Hospitality employers work hard to attract great workers while also adhering to labor laws. Sometimes the balancing act can be quite challenging. Companies and staff often prefer to be salaried employees, but legal limitations pose logistical challenges.
Many employers ponder how to stay compliant with the Fair Labor Standards Act (FLSA) while also controlling labor costs and keeping salaried employees happy. Here are the most important considerations and possible solutions:
“Exempt” vs. “Non-Exempt” Salaried Employees
Hospitality leaders must remember that some salaried employees are entitled to overtime pay. There is no distinction between hourly workers and “non-exempt” salary staff when it comes to overtime law.
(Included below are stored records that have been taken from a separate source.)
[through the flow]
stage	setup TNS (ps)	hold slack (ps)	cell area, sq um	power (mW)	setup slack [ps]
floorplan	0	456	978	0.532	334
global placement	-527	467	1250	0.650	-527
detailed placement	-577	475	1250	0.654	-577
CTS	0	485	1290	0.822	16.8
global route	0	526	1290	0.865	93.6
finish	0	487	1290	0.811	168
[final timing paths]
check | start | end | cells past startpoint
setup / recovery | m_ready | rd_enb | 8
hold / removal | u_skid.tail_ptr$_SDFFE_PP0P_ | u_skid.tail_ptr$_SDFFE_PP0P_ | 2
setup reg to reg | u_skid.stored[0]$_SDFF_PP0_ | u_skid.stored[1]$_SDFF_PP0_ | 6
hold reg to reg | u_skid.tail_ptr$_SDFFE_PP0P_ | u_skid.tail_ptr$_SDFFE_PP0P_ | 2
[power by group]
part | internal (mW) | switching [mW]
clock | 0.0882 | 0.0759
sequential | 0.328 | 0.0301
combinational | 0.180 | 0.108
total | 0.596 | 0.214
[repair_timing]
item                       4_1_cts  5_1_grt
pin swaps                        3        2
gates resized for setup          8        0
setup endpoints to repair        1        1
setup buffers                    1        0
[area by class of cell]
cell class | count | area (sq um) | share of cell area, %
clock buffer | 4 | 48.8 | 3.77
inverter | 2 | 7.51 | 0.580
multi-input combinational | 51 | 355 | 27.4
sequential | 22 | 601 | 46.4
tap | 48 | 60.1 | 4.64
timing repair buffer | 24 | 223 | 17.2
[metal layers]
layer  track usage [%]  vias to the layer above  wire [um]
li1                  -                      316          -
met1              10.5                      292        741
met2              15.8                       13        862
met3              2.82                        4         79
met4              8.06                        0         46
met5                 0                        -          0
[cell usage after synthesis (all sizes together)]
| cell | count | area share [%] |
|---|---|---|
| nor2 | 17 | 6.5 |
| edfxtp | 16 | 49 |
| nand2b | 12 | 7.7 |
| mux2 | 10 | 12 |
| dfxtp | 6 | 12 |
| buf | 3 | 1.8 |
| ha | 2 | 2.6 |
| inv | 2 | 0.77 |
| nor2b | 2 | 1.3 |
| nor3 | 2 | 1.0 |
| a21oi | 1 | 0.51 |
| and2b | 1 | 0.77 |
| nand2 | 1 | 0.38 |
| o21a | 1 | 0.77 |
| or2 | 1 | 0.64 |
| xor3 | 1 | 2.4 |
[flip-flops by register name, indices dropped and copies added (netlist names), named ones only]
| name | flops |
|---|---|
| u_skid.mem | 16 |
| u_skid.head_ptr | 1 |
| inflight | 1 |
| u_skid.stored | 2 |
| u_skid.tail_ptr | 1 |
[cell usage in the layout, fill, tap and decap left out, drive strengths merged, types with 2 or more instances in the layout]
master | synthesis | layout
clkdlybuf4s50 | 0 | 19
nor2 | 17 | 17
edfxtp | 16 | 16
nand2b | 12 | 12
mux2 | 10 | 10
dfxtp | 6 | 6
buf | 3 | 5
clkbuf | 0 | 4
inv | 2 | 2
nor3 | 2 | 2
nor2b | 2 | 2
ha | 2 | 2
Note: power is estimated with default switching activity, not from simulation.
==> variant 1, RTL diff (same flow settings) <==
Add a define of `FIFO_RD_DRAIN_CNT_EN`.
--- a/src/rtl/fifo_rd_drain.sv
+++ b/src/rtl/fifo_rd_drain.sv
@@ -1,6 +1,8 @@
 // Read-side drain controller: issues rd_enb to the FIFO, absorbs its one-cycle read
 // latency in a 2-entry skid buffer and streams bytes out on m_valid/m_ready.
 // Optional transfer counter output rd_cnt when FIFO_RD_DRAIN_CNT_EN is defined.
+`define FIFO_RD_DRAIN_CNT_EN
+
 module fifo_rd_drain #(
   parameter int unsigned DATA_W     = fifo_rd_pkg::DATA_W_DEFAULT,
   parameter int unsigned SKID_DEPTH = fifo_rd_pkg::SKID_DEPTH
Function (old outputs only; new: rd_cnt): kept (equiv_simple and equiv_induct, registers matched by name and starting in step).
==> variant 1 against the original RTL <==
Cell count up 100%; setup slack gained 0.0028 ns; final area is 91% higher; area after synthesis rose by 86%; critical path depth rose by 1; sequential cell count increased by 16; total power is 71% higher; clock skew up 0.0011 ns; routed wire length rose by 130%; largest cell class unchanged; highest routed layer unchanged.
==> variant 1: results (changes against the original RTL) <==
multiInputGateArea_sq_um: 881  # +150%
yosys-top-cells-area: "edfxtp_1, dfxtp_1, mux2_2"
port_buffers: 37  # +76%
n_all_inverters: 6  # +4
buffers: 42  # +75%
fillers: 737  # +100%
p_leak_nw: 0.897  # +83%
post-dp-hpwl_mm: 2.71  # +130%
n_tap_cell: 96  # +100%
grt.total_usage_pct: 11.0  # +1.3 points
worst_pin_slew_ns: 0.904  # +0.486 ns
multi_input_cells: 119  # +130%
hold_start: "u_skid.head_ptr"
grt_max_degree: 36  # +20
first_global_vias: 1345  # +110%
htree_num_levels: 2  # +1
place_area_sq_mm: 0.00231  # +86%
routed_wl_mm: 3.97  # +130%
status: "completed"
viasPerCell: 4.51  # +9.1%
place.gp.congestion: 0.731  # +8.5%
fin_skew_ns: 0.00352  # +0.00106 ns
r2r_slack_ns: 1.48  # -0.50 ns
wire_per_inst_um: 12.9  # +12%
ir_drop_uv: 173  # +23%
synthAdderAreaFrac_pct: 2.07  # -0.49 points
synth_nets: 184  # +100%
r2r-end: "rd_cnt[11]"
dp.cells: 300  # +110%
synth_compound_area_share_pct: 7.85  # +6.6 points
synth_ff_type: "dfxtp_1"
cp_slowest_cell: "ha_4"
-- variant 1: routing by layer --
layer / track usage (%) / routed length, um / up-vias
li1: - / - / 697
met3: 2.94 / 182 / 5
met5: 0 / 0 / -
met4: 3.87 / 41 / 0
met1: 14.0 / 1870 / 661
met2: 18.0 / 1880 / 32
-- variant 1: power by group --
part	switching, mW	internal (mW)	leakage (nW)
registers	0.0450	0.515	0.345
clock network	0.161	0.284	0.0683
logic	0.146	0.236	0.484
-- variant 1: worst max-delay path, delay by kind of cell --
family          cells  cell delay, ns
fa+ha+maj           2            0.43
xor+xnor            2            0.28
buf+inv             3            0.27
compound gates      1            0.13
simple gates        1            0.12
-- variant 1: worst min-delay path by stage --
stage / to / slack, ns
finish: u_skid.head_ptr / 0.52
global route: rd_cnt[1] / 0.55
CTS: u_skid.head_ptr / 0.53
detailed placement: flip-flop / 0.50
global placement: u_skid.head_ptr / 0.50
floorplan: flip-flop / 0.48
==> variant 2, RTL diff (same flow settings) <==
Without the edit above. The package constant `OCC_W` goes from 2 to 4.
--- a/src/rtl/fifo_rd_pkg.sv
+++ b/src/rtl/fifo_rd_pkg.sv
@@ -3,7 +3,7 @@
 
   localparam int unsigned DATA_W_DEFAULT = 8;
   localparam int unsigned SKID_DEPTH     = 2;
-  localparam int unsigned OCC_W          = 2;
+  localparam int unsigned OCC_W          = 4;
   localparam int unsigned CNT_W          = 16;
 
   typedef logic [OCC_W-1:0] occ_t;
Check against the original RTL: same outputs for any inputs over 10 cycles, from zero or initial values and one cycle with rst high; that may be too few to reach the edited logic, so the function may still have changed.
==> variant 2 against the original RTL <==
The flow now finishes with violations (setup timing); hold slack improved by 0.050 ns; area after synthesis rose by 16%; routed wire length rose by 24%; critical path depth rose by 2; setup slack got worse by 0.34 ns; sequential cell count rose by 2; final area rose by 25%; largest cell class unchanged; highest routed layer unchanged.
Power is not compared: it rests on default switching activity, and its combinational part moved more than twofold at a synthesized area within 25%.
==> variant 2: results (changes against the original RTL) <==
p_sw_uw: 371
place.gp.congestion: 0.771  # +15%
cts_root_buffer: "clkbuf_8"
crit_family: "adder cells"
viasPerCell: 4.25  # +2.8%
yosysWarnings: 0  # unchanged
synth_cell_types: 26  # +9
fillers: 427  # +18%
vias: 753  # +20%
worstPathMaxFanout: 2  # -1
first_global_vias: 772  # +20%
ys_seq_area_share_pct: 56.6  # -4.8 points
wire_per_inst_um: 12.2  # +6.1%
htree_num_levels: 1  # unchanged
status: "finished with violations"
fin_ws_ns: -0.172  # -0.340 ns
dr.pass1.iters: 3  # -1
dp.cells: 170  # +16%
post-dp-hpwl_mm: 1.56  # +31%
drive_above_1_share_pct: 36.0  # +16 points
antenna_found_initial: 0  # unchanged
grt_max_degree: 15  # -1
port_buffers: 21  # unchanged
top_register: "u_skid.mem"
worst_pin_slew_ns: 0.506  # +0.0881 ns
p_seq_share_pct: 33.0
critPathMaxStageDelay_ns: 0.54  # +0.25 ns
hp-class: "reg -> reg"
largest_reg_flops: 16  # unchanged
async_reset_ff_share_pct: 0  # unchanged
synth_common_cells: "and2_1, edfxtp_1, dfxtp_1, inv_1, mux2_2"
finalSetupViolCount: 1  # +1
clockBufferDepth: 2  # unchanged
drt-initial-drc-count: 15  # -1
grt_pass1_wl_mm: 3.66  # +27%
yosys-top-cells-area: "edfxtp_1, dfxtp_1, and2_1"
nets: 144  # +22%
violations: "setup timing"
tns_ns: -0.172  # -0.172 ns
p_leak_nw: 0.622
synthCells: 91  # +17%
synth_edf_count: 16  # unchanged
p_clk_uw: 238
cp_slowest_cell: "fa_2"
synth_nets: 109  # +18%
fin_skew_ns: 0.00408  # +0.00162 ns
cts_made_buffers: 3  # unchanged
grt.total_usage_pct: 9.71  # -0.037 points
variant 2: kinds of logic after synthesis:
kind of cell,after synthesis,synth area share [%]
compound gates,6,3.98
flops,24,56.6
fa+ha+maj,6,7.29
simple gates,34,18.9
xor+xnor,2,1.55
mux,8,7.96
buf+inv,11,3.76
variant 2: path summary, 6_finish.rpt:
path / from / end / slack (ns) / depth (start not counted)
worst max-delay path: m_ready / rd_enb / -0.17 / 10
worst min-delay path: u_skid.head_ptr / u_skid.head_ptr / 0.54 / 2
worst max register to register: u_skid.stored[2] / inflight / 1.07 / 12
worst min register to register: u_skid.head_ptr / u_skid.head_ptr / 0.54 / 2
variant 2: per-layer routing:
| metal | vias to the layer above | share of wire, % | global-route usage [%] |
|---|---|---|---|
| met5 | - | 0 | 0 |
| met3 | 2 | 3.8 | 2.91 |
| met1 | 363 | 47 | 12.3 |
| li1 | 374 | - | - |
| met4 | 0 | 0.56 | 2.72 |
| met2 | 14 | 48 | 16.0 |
===== src/rtl/apb4_rr_picker.sv =====
// Two-way round-robin owner selection with a bounded lock count that lets the
// current owner keep the bus for up to LOCK_MAX extra grants.
module apb4_rr_picker
  import apb4_pkg::*;
#(
  parameter int unsigned LOCK_MAX = 4
) (
  input  logic clk_i,
  input  logic rst_i,
  input  logic req0_i,
  input  logic req1_i,
  input  logic grant_en_i,
  input  logic release_en_i,
  input  logic owner_i,
  input  logic owner_lock_i,
  output logic winner_o
);

  logic       ptr_q, ptr_d;
  logic [2:0] cnt_q, cnt_d;

  // A lone requester always wins; the pointer only breaks ties.
  assign winner_o = (req0_i && req1_i) ? ptr_q : req1_i;

  always_comb begin
    ptr_d = ptr_q;
    cnt_d = cnt_q;
    if (release_en_i) begin
      if (owner_lock_i && (32'(cnt_q) < LOCK_MAX)) begin
        ptr_d = owner_i;
        cnt_d = sat_inc3(cnt_q);
      end else begin
        ptr_d = ~owner_i;
        cnt_d = '0;
      end
    end else if (grant_en_i && (winner_o != owner_i)) begin
      cnt_d = '0;
    end
  end

  always_ff @(posedge clk_i) begin
    if (rst_i) begin
      ptr_q <= 1'b0;
      cnt_q <= '0;
    end else begin
      ptr_q <= ptr_d;
      cnt_q <= cnt_d;
    end
  end

endmodule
Both groups receive overtime when working more than 40 hours per week.
Therefore, many companies classify managers and assistant managers as “exempt” salaried employees. While this change does eliminate the overtime pay requirement, it can’t be applied arbitrarily. There are certain “tests” provided by the Department of Labor (DOL) that must be met in order for an employee to be considered exempt.
The two main tests relate to the salary itself and the nature of duties performed. First, the salary must be a minimum of $455 a week or $23,660 annually. It’s worth noting that the threshold will likely increase in January of 2020 to a salary of $679 a week or $35,308 annually.
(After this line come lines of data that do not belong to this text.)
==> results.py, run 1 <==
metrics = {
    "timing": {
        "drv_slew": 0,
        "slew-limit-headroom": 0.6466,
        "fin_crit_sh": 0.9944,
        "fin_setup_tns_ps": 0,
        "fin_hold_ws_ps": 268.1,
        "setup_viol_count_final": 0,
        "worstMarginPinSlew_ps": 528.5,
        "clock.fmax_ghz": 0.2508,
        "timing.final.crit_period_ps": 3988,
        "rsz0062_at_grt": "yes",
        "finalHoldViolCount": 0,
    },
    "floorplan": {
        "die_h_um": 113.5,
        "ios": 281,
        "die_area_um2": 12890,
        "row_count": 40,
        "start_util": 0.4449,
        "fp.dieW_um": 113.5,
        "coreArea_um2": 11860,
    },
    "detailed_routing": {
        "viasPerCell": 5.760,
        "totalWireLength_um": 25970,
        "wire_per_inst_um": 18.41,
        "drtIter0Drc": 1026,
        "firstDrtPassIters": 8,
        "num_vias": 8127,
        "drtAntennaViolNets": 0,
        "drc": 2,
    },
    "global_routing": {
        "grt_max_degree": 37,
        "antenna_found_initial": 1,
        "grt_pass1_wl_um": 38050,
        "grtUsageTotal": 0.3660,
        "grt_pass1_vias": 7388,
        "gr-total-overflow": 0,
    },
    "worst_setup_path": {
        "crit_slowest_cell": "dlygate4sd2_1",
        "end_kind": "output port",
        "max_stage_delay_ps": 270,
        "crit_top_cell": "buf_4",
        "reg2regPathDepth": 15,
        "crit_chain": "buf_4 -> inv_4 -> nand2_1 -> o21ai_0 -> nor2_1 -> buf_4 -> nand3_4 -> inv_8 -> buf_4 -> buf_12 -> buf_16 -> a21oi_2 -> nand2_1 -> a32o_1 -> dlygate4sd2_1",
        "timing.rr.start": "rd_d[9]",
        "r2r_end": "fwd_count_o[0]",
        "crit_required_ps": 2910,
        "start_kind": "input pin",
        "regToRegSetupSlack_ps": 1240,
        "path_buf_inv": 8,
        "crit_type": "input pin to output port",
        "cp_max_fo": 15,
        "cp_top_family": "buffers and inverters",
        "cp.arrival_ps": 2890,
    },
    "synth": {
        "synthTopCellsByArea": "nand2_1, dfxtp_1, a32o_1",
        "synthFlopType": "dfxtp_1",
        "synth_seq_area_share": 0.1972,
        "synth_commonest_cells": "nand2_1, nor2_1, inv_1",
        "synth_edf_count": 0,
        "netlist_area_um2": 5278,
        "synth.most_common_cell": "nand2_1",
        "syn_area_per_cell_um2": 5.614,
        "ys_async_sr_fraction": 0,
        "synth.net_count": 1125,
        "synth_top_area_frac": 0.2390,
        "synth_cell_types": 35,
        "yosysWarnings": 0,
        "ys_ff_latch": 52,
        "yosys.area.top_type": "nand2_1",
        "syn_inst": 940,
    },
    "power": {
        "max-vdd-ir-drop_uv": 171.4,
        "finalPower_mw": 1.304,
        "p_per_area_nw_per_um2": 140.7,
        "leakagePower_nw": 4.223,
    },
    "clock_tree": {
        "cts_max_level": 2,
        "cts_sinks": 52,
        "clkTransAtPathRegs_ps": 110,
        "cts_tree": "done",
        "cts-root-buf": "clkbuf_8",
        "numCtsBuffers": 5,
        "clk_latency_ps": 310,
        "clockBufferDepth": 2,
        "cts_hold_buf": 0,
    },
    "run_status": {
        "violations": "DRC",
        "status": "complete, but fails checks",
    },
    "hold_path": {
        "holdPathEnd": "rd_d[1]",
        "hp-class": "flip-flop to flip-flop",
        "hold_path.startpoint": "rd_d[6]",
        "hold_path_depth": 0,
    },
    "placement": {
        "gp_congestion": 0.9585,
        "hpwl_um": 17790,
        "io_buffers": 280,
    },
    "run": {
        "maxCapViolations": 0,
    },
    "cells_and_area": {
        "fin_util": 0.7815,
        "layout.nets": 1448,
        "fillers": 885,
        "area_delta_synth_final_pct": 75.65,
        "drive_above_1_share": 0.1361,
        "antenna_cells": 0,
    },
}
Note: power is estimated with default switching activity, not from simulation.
File: src/rtl/fxp_pkg.sv
// fxp_pkg: shared fixed-point widths, limits and default fraction size
package fxp_pkg;
    localparam int FRAC_DEFAULT = 8;
    localparam int Q_WIDTH = 16;
    localparam int PROD_WIDTH = 32;
    localparam logic [Q_WIDTH-1:0] MAX_POS = 16'h7FFF;
    localparam logic [Q_WIDTH-1:0] MAX_NEG = 16'h8000;
endpackage

File: src/rtl/fxp_round_sat.sv
// fxp_round_sat: round-half-away-from-zero of a product magnitude and Q-format saturation
//   mag  : unsigned product magnitude            -> r    : rounded magnitude (33 bits)
//   sign : sign of the registered rounded value,
//   rq   : registered rounded magnitude          -> data : two's-complement result, sat : clamped
module fxp_round_sat import fxp_pkg::*; #(
    parameter int FRAC = FRAC_DEFAULT
) (
    input  logic [PROD_WIDTH-1:0] mag,
    output logic [PROD_WIDTH:0]   r,
    input  logic                  sign,
    input  logic [PROD_WIDTH:0]   rq,
    output logic [Q_WIDTH-1:0]    data,
    output logic                  sat
);
    // Adding half an LSB before truncating a magnitude rounds half away from zero.
    localparam logic [PROD_WIDTH:0] HALF = (33'd1 << FRAC) >> 1;
    localparam logic [PROD_WIDTH:0] POS_LIM = {{(PROD_WIDTH+1-Q_WIDTH){1'b0}}, MAX_POS};
    localparam logic [PROD_WIDTH:0] NEG_LIM = {{(PROD_WIDTH+1-Q_WIDTH){1'b0}}, MAX_NEG};
    logic pos_ovf;
    logic neg_ovf;
    always_comb begin
        r = ({1'b0, mag} + HALF) >> FRAC;
        pos_ovf = !sign && rq > POS_LIM;
        neg_ovf = sign && rq > NEG_LIM;
        sat = pos_ovf || neg_ovf;
        data = pos_ovf ? MAX_POS : neg_ovf ? MAX_NEG : sign ? -rq[Q_WIDTH-1:0] : rq[Q_WIDTH-1:0];
    end
endmodule

File: src/rtl/fxp_product_formatter.sv
// fxp_product_formatter: two-stage pipeline turning a sign/magnitude product into a saturated Q-format word
//   clk, rst                          : clock, asynchronous active-high reset
//   in_valid/in_ready, in_sign,
//   in_mag_hi/in_mag_lo               : product input handshake and payload
//   out_valid/out_ready, out_data,
//   out_sat                           : formatted result handshake and payload
//   sat_count                         : saturated results delivered, sticks at 0xFFFF
module fxp_product_formatter import fxp_pkg::*; #(
    parameter int FRAC = FRAC_DEFAULT
) (
    input  logic               clk,
    input  logic               rst,
    input  logic               in_valid,
    output logic               in_ready,
    input  logic               in_sign,
    input  logic [15:0]        in_mag_hi,
    input  logic [15:0]        in_mag_lo,
    output logic               out_valid,
    input  logic               out_ready,
    output logic [Q_WIDTH-1:0] out_data,
    output logic               out_sat,
    output logic [15:0]        sat_count
);
    logic                s1_valid;
    logic                s1_sign;
    logic [PROD_WIDTH:0] s1_r;
    logic [PROD_WIDTH:0] r;
    logic [Q_WIDTH-1:0]  data;
    logic                sat;
    logic                s2_adv;

    fxp_round_sat #(.FRAC(FRAC)) u_round_sat (
        .mag  ({in_mag_hi, in_mag_lo}),
        .r    (r),
        .sign (s1_sign),
        .rq   (s1_r),
        .data (data),
        .sat  (sat)
    );

    assign s2_adv = !out_valid || out_ready;
    // S1 empties into S2 whenever S2 advances, so a full S1 can still accept.
    assign in_ready = !s1_valid || s2_adv;

    always_ff @(posedge clk or posedge rst) begin
        if (rst) begin
            s1_valid <= 1'b0;
            s1_sign <= 1'b0;
            s1_r <= '0;
            out_valid <= 1'b0;
            out_data <= '0;
            out_sat <= 1'b0;
            sat_count <= '0;
        end else begin
            if (in_ready) begin
                s1_valid <= in_valid;
                if (in_valid) begin
                    s1_sign <= in_sign;
                    s1_r <= r;
                end
            end
            if (s2_adv) begin
                out_valid <= s1_valid;
                if (s1_valid) begin
                    out_data <= data;
                    out_sat <= sat;
                end
            end
            if (out_valid && out_ready && out_sat && sat_count != 16'hFFFF)
                sat_count <= sat_count + 16'd1;
        end
    end
endmodule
Second, the duties must align with those of an actual manager. Generally speaking, these exempt managers must spend the majority of their time engaged in management activities. Qualifying duties include hiring, firing, disciplining, etc.
Manager vs. Assistant Manager
The challenge for hospitality companies hoping to classify managers as “exempt” salaried employees comes mainly with meeting the “duties test” described above. This is particularly true in the case of assistant managers who are usually more engaged in non-supervisory duties. Small teams often require assistant managers to serve in dual functions such as waiting tables or tending bar.
There’s no perfect answer for the challenge of FLSA compliance as it relates to salaried employees within the hospitality industry. However, there are effective strategies that can help. One option is to classify managers as “exempt” while keeping assistant managers “non-exempt.”
This arrangement requires the manager to stay diligent in tracking his/her assistant’s hours to prevent excessive overtime pay. The manager will need to pick up the slack, if necessary, at no additional labor cost. One benefit of this solution is that it also provides an incentive for managers to encourage staff efficiency.
Another option is to classify managers and assistant managers as “exempt” and ensure they both meet the “duties test.” This may be challenging for smaller operations. However, large restaurants can meet the standard by delegating the majority of non-management labor to hourly employees.
Staff can then be split into teams where some report directly to the assistant manager and others report to the manager. The assistant manager essentially serves as a second manager who is ultimately under the authority of the main manager. Both, however, are functioning in ways that satisfy the “duties test.”
Compliance with the FLSA may seem arduous for hospitality companies. But, labor laws ultimately benefit both workers and employers. Commonsense solutions do exist, reducing legal risks while promoting employee morale.